Herminio preparaba ya la tarea del día, pero no tenía muchas esperanzas de que echara mano a los sacos. Normalmente me costaba iniciar la tarea, pero aquel frío animaba a poner los músculos en acción. Cuco apareció a mi lado. Como esperaba, nadie le había visto cruzar la plaza. Era un genio a la hora de desaparecer, cosa que no hacía tanta gracia a su madre, y conocía cada rincón de aquel lugar olvidado.
– No se te ocurrirá tirarle al aguilucho con eso, ¿verdad?
Negó con la cabeza, muy serio, y luego continuó inspeccionando a la gente de la plaza.
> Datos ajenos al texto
===== src/hdl/fmt_ctrl.sv =====
// ----------------------------------------------------------------------------
// fmt_ctrl
// Sequencer of the update: per C element one read, cols_n multiply-add
// rounds through ARD, MUL, MRND, ADD and ARND, one write back.
// ----------------------------------------------------------------------------
module fmt_ctrl import fmt_pkg::*; (
  input  logic  clk_i,
  input  logic  rst_ni,
  input  logic  start_i,
  input  stat_t stat_i,
  output cmd_t  cmd_o,
  output logic  busy_o
);

  state_e state_d, state_q;

  always_ff @(posedge clk_i or negedge rst_ni) begin
    if (!rst_ni) begin
      state_q <= ST_IDLE;
    end else begin
      state_q <= state_d;
    end
  end

  always_comb begin
    state_d = state_q;
    unique case (state_q)
      ST_IDLE: if (start_i) state_d = ST_CRD;
      ST_CRD:  state_d = ST_CLD;
      ST_CLD:  state_d = ST_ARD;
      ST_ARD:  state_d = ST_MUL;
      ST_MUL:  state_d = ST_MRND;
      ST_MRND: state_d = ST_ADD;
      ST_ADD:  state_d = ST_ARND;
      ST_ARND: state_d = stat_i.last_k ? ST_CWR : ST_ARD;
      ST_CWR:  state_d = (stat_i.last_i && stat_i.last_j) ? ST_IDLE : ST_CRD;
      default: state_d = ST_IDLE;
    endcase
  end

  always_comb begin
    cmd_o  = '0;
    busy_o = (state_q != ST_IDLE);
    unique case (state_q)
      ST_IDLE: cmd_o.ij_clr = start_i;
      ST_CRD: begin
        cmd_o.c_rd  = 1'b1;
        cmd_o.k_clr = 1'b1;
      end
      ST_CLD:  cmd_o.acc_ld_c = 1'b1;
      ST_ARD:  cmd_o.a_rd = 1'b1;
      ST_MUL, ST_MRND, ST_ADD: ;
      ST_ARND: begin
        cmd_o.acc_ld_sum = 1'b1;
        cmd_o.k_inc      = !stat_i.last_k;
      end
      ST_CWR: begin
        cmd_o.c_wr   = 1'b1;
        cmd_o.ij_inc = !(stat_i.last_i && stat_i.last_j);
      end
      default: cmd_o = '0;
    endcase
  end

endmodule


===== config.mk =====
export PLATFORM = sky130hd
export DESIGN_NAME = fmt_ctrl
export DESIGN_NICKNAME = d
export VERILOG_FILES = /design/src/hdl/fmt_pkg.sv /design/src/hdl/fmt_ctrl.sv
export SDC_FILE = /design/constraint.sdc
export NUM_CORES = 1
export LEC_CHECK = 0
export BUFFER_PORTS_ARGS = -buffer_cell sky130_fd_sc_hd__clkbuf_2
export CORE_AREA = 3 3 40 42
export CTS_BUF_LIST = sky130_fd_sc_hd__clkbuf_16
export DETAILED_ROUTE_END_ITERATION = 10
export DIE_AREA = 0 0 43 45
export MAX_ROUTING_LAYER = met4
export PLACE_DENSITY = 0.57
export SYNTH_ARGS = -nofsm -noshare
export SYNTH_HDL_FRONTEND = slang
export SYNTH_SLANG_ARGS = --single-unit

===== constraint.sdc =====
create_clock -name clk_i -period 1.3 [get_ports clk_i]
set_clock_uncertainty 0.15 [all_clocks]
set_input_delay 0.26 -clock clk_i [delete_from_list [all_inputs] [get_ports clk_i]]
set_output_delay 0.26 -clock clk_i [all_outputs]
set_load 0.01 [all_outputs]
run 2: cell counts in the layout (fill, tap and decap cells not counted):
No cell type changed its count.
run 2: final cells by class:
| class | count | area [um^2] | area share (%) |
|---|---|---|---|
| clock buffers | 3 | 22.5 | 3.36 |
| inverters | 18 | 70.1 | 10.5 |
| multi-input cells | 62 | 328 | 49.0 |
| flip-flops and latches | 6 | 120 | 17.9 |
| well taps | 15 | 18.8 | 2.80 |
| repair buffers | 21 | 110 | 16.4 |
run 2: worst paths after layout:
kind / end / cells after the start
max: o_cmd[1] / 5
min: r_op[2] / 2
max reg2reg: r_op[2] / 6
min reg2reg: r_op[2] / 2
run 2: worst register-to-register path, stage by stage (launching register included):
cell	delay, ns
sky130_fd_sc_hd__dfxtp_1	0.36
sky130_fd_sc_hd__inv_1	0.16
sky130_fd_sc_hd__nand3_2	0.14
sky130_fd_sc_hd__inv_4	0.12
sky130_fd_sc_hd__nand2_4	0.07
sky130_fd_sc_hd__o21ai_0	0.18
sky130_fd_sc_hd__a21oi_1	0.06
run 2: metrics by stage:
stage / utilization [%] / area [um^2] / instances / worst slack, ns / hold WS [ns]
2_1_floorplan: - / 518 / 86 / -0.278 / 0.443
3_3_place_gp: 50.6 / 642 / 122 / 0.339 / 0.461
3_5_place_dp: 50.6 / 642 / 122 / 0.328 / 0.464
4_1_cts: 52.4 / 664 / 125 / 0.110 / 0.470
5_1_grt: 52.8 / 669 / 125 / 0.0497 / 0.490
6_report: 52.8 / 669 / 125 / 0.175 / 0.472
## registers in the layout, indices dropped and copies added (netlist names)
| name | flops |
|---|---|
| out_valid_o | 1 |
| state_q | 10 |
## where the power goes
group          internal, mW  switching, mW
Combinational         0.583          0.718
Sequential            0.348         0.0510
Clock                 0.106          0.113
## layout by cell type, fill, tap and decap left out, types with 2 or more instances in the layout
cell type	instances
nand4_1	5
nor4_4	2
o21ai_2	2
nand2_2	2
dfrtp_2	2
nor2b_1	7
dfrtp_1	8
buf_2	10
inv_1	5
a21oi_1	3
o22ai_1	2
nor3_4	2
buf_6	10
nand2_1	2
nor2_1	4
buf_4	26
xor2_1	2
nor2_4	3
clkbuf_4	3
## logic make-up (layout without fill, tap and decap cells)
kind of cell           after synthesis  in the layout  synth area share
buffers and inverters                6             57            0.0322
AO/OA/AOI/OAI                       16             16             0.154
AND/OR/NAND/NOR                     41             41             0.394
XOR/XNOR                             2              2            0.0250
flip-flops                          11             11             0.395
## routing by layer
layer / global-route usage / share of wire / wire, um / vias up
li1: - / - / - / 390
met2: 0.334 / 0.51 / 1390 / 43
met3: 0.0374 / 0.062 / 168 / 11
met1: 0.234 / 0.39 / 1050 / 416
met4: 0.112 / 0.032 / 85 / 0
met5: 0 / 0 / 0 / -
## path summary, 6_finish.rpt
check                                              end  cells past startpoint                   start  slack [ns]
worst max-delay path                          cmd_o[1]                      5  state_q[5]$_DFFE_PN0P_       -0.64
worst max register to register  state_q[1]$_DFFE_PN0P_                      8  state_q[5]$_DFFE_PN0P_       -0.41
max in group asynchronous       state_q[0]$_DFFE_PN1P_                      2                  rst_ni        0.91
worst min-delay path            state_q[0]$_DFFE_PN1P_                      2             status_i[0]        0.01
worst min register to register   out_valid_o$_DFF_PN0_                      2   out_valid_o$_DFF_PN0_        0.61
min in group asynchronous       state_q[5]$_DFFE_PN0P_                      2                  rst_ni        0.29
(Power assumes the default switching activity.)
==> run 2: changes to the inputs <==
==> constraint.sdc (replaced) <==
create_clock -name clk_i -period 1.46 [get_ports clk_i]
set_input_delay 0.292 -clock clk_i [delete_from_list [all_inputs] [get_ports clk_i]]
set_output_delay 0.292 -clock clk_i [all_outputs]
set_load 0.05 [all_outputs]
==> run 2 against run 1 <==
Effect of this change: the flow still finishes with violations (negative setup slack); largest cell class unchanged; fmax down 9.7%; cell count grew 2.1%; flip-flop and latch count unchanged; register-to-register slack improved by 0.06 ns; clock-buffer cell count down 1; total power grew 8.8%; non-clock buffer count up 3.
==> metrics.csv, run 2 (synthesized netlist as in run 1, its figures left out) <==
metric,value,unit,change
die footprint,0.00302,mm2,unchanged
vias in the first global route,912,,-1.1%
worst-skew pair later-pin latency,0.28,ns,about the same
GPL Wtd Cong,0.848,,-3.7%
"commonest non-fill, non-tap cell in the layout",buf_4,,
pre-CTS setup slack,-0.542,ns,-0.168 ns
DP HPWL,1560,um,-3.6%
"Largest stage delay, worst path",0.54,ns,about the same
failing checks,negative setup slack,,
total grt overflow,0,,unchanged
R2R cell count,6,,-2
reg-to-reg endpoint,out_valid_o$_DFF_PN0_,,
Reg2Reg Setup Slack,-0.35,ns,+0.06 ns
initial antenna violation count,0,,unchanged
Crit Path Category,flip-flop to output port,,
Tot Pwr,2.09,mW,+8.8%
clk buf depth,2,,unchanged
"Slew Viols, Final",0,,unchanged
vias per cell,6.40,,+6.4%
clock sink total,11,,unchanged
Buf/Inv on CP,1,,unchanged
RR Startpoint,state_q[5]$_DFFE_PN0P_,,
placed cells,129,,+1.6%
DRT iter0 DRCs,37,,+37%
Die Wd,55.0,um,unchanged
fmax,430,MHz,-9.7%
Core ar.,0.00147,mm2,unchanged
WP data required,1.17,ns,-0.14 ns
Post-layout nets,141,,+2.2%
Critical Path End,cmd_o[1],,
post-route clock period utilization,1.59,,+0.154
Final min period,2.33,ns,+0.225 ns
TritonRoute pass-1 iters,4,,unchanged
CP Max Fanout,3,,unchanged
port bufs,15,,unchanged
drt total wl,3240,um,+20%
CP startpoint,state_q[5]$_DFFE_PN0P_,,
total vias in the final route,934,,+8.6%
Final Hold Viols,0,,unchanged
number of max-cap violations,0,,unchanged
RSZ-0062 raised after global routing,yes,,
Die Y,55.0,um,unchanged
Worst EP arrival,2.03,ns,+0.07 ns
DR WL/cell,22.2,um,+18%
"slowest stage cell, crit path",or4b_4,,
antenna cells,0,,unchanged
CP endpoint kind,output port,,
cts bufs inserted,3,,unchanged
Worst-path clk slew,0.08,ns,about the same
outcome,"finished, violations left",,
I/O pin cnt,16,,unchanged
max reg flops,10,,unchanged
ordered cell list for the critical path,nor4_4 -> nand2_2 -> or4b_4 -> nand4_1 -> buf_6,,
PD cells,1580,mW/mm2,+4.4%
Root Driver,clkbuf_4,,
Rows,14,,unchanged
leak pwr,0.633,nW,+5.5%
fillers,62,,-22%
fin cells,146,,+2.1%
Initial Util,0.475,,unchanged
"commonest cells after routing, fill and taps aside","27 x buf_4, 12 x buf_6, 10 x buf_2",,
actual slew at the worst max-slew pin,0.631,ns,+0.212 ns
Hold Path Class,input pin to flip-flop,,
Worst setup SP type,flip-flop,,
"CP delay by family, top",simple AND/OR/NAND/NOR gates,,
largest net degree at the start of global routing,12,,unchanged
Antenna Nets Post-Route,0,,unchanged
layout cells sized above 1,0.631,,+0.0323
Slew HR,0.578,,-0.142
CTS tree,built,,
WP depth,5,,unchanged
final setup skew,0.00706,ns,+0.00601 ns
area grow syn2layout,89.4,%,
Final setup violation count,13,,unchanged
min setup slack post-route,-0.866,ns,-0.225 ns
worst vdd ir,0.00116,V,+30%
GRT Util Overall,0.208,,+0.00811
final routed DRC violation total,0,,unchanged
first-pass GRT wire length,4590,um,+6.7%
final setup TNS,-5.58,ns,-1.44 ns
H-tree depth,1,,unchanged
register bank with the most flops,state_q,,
--- src/design/jsu_pkg.sv ---
`default_nettype none

package jsu_pkg;

  // Result kinds
  typedef enum logic [1:0] {
    KIND_BYTE  = 2'd0,
    KIND_CLOSE = 2'd1,
    KIND_ERROR = 2'd2
  } kind_e;

  // Error codes carried with a result of kind error
  typedef enum logic [2:0] {
    ERR_NONE          = 3'd0,
    ERR_NO_OPEN_QUOTE = 3'd1,
    ERR_CONTROL_CHAR  = 3'd2,
    ERR_UNTERM_ESCAPE = 3'd3,
    ERR_SHORT_UNICODE = 3'd4,
    ERR_BAD_UNICODE   = 3'd5,
    ERR_BAD_ESCAPE    = 3'd6,
    ERR_UNTERMINATED  = 3'd7
  } err_e;

  // Decoder phase, one-hot
  typedef enum logic [4:0] {
    PH_IDLE = 5'b00001,
    PH_BODY = 5'b00010,
    PH_ESC  = 5'b00100,
    PH_HEX  = 5'b01000,
    PH_ERR  = 5'b10000
  } phase_e;

  // Most results one request can produce, and the result queue size
  localparam int unsigned MaxResults = 3;
  localparam int unsigned QueueDepth = 4;
  localparam int unsigned QueueIdxW  = $clog2(QueueDepth);
  localparam int unsigned QueueCntW  = $clog2(QueueDepth + 1);

  typedef struct packed {
    logic [7:0] out_byte;
    kind_e      kind;
    err_e       error_kind;
    logic       last;
  } result_t;

  // Results produced by one request, in order from index 0
  typedef struct packed {
    logic [1:0]                     count;
    result_t [MaxResults-1:0]       res;
  } dec_out_t;

endpackage

`default_nettype wire

--- src/design/jsu_decode.sv ---
`default_nettype none

module jsu_decode
  import jsu_pkg::*;
(
  input  wire logic       clk_i,
  input  wire logic       rst_ni,
  input  wire logic       accept_i,
  input  wire logic [7:0] data_byte_i,
  input  wire logic       end_of_input_i,
  output dec_out_t        dec_o
);

  localparam logic [7:0] ChQuote  = 8'h22;
  localparam logic [7:0] ChBslash = 8'h5C;
  localparam logic [7:0] ChSlash  = 8'h2F;

  phase_e      phase_q, phase_d;
  logic [1:0]  hex_count_q, hex_count_d;
  logic [15:0] code_point_q, code_point_d;
  logic        hex_bad_q, hex_bad_d;

  logic        hex_ok;
  logic [3:0]  hex_val;
  logic [15:0] cp_new;
  logic        bad_new;

  // Hex digit value, both cases
  always_comb begin
    hex_ok  = 1'b1;
    hex_val = 4'd0;
    if (data_byte_i >= 8'h30 && data_byte_i <= 8'h39) begin
      hex_val = 4'(data_byte_i - 8'h30);
    end else if (data_byte_i >= 8'h61 && data_byte_i <= 8'h66) begin
      hex_val = 4'(data_byte_i - 8'h57);
    end else if (data_byte_i >= 8'h41 && data_byte_i <= 8'h46) begin
      hex_val = 4'(data_byte_i - 8'h37);
    end else begin
      hex_ok = 1'b0;
    end
  end

  assign cp_new  = hex_ok ? {code_point_q[11:0], hex_val} : code_point_q;
  assign bad_new = hex_bad_q | ~hex_ok;

  // Next state and results for the current request
  always_comb begin
    phase_d      = phase_q;
    hex_count_d  = hex_count_q;
    code_point_d = code_point_q;
    hex_bad_d    = hex_bad_q;
    dec_o        = '0;
    for (int i = 0; i < MaxResults; i++) begin
      dec_o.res[i].kind       = KIND_BYTE;
      dec_o.res[i].error_kind = ERR_NONE;
    end

    case (phase_q)
      PH_BODY: begin
        dec_o.count       = 2'd1;
        dec_o.res[0].last = 1'b1;
        if (end_of_input_i) begin
          dec_o.res[0].kind       = KIND_ERROR;
          dec_o.res[0].error_kind = ERR_UNTERMINATED;
          phase_d                 = PH_IDLE;
        end else if (data_byte_i == ChQuote) begin
          dec_o.res[0].kind = KIND_CLOSE;
          phase_d           = PH_IDLE;
        end else if (data_byte_i < 8'h20) begin
          dec_o.res[0].kind       = KIND_ERROR;
          dec_o.res[0].error_kind = ERR_CONTROL_CHAR;
          phase_d                 = PH_ERR;
        end else if (data_byte_i == ChBslash) begin
          dec_o.count = 2'd0;
          phase_d     = PH_ESC;
        end else begin
          dec_o.res[0].out_byte = data_byte_i;
        end
      end

      PH_ESC: begin
        dec_o.count       = 2'd1;
        dec_o.res[0].last = 1'b1;
        phase_d           = PH_BODY;
        if (end_of_input_i) begin
          dec_o.res[0].kind       = KIND_ERROR;
          dec_o.res[0].error_kind = ERR_UNTERM_ESCAPE;
          phase_d                 = PH_IDLE;
        end else begin
          case (data_byte_i)
            ChQuote:  dec_o.res[0].out_byte = ChQuote;
            ChBslash: dec_o.res[0].out_byte = ChBslash;
            ChSlash:  dec_o.res[0].out_byte = ChSlash;
            8'h62:    dec_o.res[0].out_byte = 8'h08;
            8'h66:    dec_o.res[0].out_byte = 8'h0C;
            8'h6E:    dec_o.res[0].out_byte = 8'h0A;
            8'h72:    dec_o.res[0].out_byte = 8'h0D;
            8'h74:    dec_o.res[0].out_byte = 8'h09;
            8'h75: begin
              dec_o.count  = 2'd0;
              phase_d      = PH_HEX;
              hex_count_d  = 2'd0;
              code_point_d = '0;
              hex_bad_d    = 1'b0;
            end
            default: begin
              dec_o.res[0].kind       = KIND_ERROR;
              dec_o.res[0].error_kind = ERR_BAD_ESCAPE;
              phase_d                 = PH_ERR;
            end
          endcase
        end
      end

      PH_HEX: begin
        if (end_of_input_i) begin
          dec_o.count             = 2'd1;
          dec_o.res[0].last       = 1'b1;
          dec_o.res[0].kind       = KIND_ERROR;
          dec_o.res[0].error_kind = ERR_SHORT_UNICODE;
          phase_d                 = PH_IDLE;
        end else begin
          code_point_d = cp_new;
          hex_bad_d    = bad_new;
          if (hex_count_q != 2'd3) begin
            hex_count_d = hex_count_q + 2'd1;
          end else begin
            hex_count_d = 2'd0;
            // Reject bad digits and surrogates, else encode as UTF-8
            if (bad_new || (cp_new >= 16'hD800 && cp_new <= 16'hDFFF)) begin
              dec_o.count             = 2'd1;
              dec_o.res[0].last       = 1'b1;
              dec_o.res[0].kind       = KIND_ERROR;
              dec_o.res[0].error_kind = ERR_BAD_UNICODE;
              phase_d                 = PH_ERR;
            end else begin
              phase_d = PH_BODY;
              if (cp_new <= 16'h007F) begin
                dec_o.count           = 2'd1;
                dec_o.res[0].out_byte = cp_new[7:0];
                dec_o.res[0].last     = 1'b1;
              end else if (cp_new <= 16'h07FF) begin
                dec_o.count           = 2'd2;
                dec_o.res[0].out_byte = {3'b110, cp_new[10:6]};
                dec_o.res[1].out_byte = {2'b10, cp_new[5:0]};
                dec_o.res[1].last     = 1'b1;
              end else begin
                dec_o.count           = 2'd3;
                dec_o.res[0].out_byte = {4'b1110, cp_new[15:12]};
                dec_o.res[1].out_byte = {2'b10, cp_new[11:6]};
                dec_o.res[2].out_byte = {2'b10, cp_new[5:0]};
                dec_o.res[2].last     = 1'b1;
              end
            end
          end
        end
      end

      PH_ERR: begin
        if (end_of_input_i) begin
          phase_d = PH_IDLE;
        end
      end

      default: begin
        // Idle: wait for the opening quote
        phase_d = PH_IDLE;
        if (!end_of_input_i) begin
          if (data_byte_i == ChQuote) begin
            phase_d = PH_BODY;
          end else begin
            dec_o.count             = 2'd1;
            dec_o.res[0].last       = 1'b1;
            dec_o.res[0].kind       = KIND_ERROR;
            dec_o.res[0].error_kind = ERR_NO_OPEN_QUOTE;
            phase_d                 = PH_ERR;
          end
        end
      end
    endcase
  end

  // Advance state on each accepted request
  always_ff @(posedge clk_i or negedge rst_ni) begin
    if (!rst_ni) begin
      phase_q      <= PH_IDLE;
      hex_count_q  <= '0;
      code_point_q <= '0;
      hex_bad_q    <= 1'b0;
    end else if (accept_i) begin
      phase_q      <= phase_d;
      hex_count_q  <= hex_count_d;
      code_point_q <= code_point_d;
      hex_bad_q    <= hex_bad_d;
    end
  end

endmodule

`default_nettype wire

--- src/design/json_string_unescape_utf8_top.sv ---
`default_nettype none

// Channel | Handshake              | Payload
// in      | in_valid_i, in_ready_o  | data_byte_i, end_of_input_i
// out     | out_valid_o, out_ready_i| out_byte_o, kind_o, error_kind_o, last_o
//
// One input request is taken per cycle while in_ready_o is high; its results
// enter a four-entry result queue at the edge that accepts it and leave one
// per cycle, while out_ready_i is high, from the next cycle on.
// A \u escape yields up to three results, so after it input pauses while
// the queue drains; the queue size sets how long the pause lasts.
// in_ready_o is high while at most one result is queued.
// Reset (rst_ni low) clears the decoder state and empties the queue.

module json_string_unescape_utf8_top
  import jsu_pkg::*;
(
  input  wire logic       clk_i,
  input  wire logic       rst_ni,
  input  wire logic       in_valid_i,
  output logic            in_ready_o,
  input  wire logic [7:0] data_byte_i,
  input  wire logic       end_of_input_i,
  output logic            out_valid_o,
  input  wire logic       out_ready_i,
  output logic [7:0]      out_byte_o,
  output logic [1:0]      kind_o,
  output logic [2:0]      error_kind_o,
  output logic            last_o
);

  dec_out_t dec;
  logic     in_accept;
  logic     out_pop;

  result_t [QueueDepth-1:0] queue_q;
  logic [QueueIdxW-1:0]     wr_ptr_q, wr_ptr_d;
  logic [QueueIdxW-1:0]     rd_ptr_q, rd_ptr_d;
  logic [QueueCntW-1:0]     count_q, count_d;
  logic [QueueCntW-1:0]     push_n;

  assign in_ready_o = (count_q <= QueueCntW'(QueueDepth - MaxResults));
  assign in_accept  = in_valid_i & in_ready_o;
  assign out_valid_o = (count_q != '0);
  assign out_pop     = out_valid_o & out_ready_i;

  jsu_decode u_decode (
    .clk_i          (clk_i),
    .rst_ni         (rst_ni),
    .accept_i       (in_accept),
    .data_byte_i    (data_byte_i),
    .end_of_input_i (end_of_input_i),
    .dec_o          (dec)
  );

  // Queue pointers and fill level
  always_comb begin
    push_n   = in_accept ? QueueCntW'(dec.count) : '0;
    wr_ptr_d = wr_ptr_q + QueueIdxW'(push_n);
    rd_ptr_d = rd_ptr_q + QueueIdxW'(out_pop);
    count_d  = count_q + push_n - QueueCntW'(out_pop);
  end

  always_ff @(posedge clk_i or negedge rst_ni) begin
    if (!rst_ni) begin
      wr_ptr_q <= '0;
      rd_ptr_q <= '0;
      count_q  <= '0;
    end else begin
      wr_ptr_q <= wr_ptr_d;
      rd_ptr_q <= rd_ptr_d;
      count_q  <= count_d;
    end
  end

  // Store the results of an accepted request
  always_ff @(posedge clk_i) begin
    for (int i = 0; i < MaxResults; i++) begin
      if (in_accept && (2'(i) < dec.count)) begin
        queue_q[wr_ptr_q + QueueIdxW'(i)] <= dec.res[i];
      end
    end
  end

  // Drive the head of the queue
  assign out_byte_o   = queue_q[rd_ptr_q].out_byte;
  assign kind_o       = queue_q[rd_ptr_q].kind;
  assign error_kind_o = queue_q[rd_ptr_q].error_kind;
  assign last_o       = queue_q[rd_ptr_q].last;

endmodule

`default_nettype wire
– Y a esos, ¿les tirarías?
Asintió con la cabeza después de pensárselo y liberó una sonrisa al entender la mía como una autorización.
– Necesito que me digas qué hace toda esta gente, ¿vale?
Me miró expectante y tímido al mismo tiempo.
– Conozco un rincón donde se pescan buenas truchas con la mano.
Se le iluminó el rostro y la sonrisa. Tenía la cara sucia y los mocos asomando eternamente. Señalé hacia la plaza con el pulgar y levanté las cejas. Meneó la cabeza arriba y abajo y desapareció como por ensalmo. Me eché el primer saco a la espalda mientras alguno de los soldaditos miraba como preguntándose la razón de mi extraña actividad. Prefería marchar antes de que aquella gente empezara a meter la nariz donde no le importaba.
Mejor que Herminio se entendiera con ellos. Con la mercancía a buen recaudo aguardé las últimas instrucciones. Nunca faltaba algún cobro atrasado.